* WHAT NEEDS TO BE DONE
Write out the lines of the records from the one containing "the fourth run" to the very last, keeping each exactly as it is.

* GIVEN DATA
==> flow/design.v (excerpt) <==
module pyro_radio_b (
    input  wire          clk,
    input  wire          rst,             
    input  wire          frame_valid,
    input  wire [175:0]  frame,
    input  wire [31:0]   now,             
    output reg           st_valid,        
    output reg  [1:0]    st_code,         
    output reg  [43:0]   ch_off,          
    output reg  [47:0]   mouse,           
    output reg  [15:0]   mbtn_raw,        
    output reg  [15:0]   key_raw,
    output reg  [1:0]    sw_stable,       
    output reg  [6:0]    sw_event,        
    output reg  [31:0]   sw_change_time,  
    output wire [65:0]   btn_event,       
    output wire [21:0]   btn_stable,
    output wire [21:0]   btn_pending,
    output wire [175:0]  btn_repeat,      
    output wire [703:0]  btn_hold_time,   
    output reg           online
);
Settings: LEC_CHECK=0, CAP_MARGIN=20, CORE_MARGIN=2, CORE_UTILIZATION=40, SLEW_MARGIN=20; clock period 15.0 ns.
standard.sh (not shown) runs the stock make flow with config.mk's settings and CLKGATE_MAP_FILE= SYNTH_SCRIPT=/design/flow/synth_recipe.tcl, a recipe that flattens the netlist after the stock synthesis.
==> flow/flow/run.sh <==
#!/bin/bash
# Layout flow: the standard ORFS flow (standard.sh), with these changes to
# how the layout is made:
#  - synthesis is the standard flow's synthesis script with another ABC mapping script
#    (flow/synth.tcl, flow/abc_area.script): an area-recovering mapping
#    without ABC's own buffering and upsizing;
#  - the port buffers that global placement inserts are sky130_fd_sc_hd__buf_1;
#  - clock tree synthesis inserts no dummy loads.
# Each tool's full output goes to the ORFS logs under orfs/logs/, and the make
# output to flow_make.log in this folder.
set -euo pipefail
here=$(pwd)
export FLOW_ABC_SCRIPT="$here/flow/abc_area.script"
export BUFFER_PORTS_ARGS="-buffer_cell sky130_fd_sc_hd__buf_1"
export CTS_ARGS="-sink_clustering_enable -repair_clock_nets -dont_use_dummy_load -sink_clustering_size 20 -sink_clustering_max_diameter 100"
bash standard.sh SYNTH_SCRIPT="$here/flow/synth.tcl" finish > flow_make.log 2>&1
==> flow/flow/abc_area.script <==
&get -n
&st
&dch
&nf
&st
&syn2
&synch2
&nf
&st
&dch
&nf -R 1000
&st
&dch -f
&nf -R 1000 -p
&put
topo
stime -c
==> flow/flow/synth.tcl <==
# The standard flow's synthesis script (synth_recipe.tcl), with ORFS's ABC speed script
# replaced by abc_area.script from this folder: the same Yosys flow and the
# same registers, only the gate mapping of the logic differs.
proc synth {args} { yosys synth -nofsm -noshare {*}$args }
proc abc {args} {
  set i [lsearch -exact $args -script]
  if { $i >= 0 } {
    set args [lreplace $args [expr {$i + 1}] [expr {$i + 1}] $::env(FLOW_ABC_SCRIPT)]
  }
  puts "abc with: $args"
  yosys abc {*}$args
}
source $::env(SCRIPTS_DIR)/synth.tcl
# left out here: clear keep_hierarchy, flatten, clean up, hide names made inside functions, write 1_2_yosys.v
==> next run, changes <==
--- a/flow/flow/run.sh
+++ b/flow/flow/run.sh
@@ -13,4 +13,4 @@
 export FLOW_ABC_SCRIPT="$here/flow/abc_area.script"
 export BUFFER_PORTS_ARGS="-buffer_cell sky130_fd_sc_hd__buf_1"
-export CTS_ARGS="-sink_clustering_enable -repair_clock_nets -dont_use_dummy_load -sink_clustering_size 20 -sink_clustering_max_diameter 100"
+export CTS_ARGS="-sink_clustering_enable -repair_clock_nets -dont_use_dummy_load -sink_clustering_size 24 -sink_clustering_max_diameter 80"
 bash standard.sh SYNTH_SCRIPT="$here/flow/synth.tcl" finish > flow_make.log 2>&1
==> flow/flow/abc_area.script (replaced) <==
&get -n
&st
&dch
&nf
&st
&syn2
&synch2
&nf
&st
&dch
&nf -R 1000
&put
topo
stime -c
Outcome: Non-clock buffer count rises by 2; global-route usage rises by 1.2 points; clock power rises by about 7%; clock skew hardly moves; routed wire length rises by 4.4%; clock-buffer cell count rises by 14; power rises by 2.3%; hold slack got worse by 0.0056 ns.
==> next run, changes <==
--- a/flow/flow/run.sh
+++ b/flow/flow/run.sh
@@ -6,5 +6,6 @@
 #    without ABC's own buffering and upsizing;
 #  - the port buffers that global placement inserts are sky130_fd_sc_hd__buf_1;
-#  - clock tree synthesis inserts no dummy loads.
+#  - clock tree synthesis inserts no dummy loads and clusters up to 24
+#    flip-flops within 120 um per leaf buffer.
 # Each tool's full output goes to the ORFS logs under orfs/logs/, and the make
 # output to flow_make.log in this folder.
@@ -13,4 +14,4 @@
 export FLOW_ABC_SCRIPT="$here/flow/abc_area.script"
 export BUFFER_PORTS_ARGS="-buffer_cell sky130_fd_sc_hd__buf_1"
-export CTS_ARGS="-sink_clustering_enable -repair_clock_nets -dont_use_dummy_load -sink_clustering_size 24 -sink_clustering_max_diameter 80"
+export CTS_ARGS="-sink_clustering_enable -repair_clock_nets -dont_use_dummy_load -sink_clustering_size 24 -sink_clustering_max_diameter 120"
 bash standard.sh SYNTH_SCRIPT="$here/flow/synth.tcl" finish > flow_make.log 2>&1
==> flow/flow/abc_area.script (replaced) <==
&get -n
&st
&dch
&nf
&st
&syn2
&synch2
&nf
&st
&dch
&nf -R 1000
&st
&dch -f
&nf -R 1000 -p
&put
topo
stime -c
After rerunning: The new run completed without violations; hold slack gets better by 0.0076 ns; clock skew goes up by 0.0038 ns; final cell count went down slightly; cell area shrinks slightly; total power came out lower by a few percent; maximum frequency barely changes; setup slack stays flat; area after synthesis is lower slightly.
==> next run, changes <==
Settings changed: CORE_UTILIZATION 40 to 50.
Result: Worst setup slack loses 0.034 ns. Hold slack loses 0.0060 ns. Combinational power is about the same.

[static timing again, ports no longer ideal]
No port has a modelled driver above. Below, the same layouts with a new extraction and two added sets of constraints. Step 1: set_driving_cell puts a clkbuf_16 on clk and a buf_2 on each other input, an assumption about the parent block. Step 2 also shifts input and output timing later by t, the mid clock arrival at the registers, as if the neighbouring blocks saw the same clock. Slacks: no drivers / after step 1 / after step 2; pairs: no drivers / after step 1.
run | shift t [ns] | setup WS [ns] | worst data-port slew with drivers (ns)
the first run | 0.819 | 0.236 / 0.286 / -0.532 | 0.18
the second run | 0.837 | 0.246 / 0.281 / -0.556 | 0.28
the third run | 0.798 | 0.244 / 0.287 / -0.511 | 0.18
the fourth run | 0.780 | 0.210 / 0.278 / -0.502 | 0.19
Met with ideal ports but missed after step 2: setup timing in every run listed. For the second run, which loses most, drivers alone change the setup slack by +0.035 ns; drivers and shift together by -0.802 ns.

* RESPONSE BELOW
the fourth run | 0.780 | 0.210 / 0.278 / -0.502 | 0.19
Met with ideal ports but missed after step 2: setup timing in every run listed. For the second run, which loses most, drivers alone change the setup slack by +0.035 ns; drivers and shift together by -0.802 ns.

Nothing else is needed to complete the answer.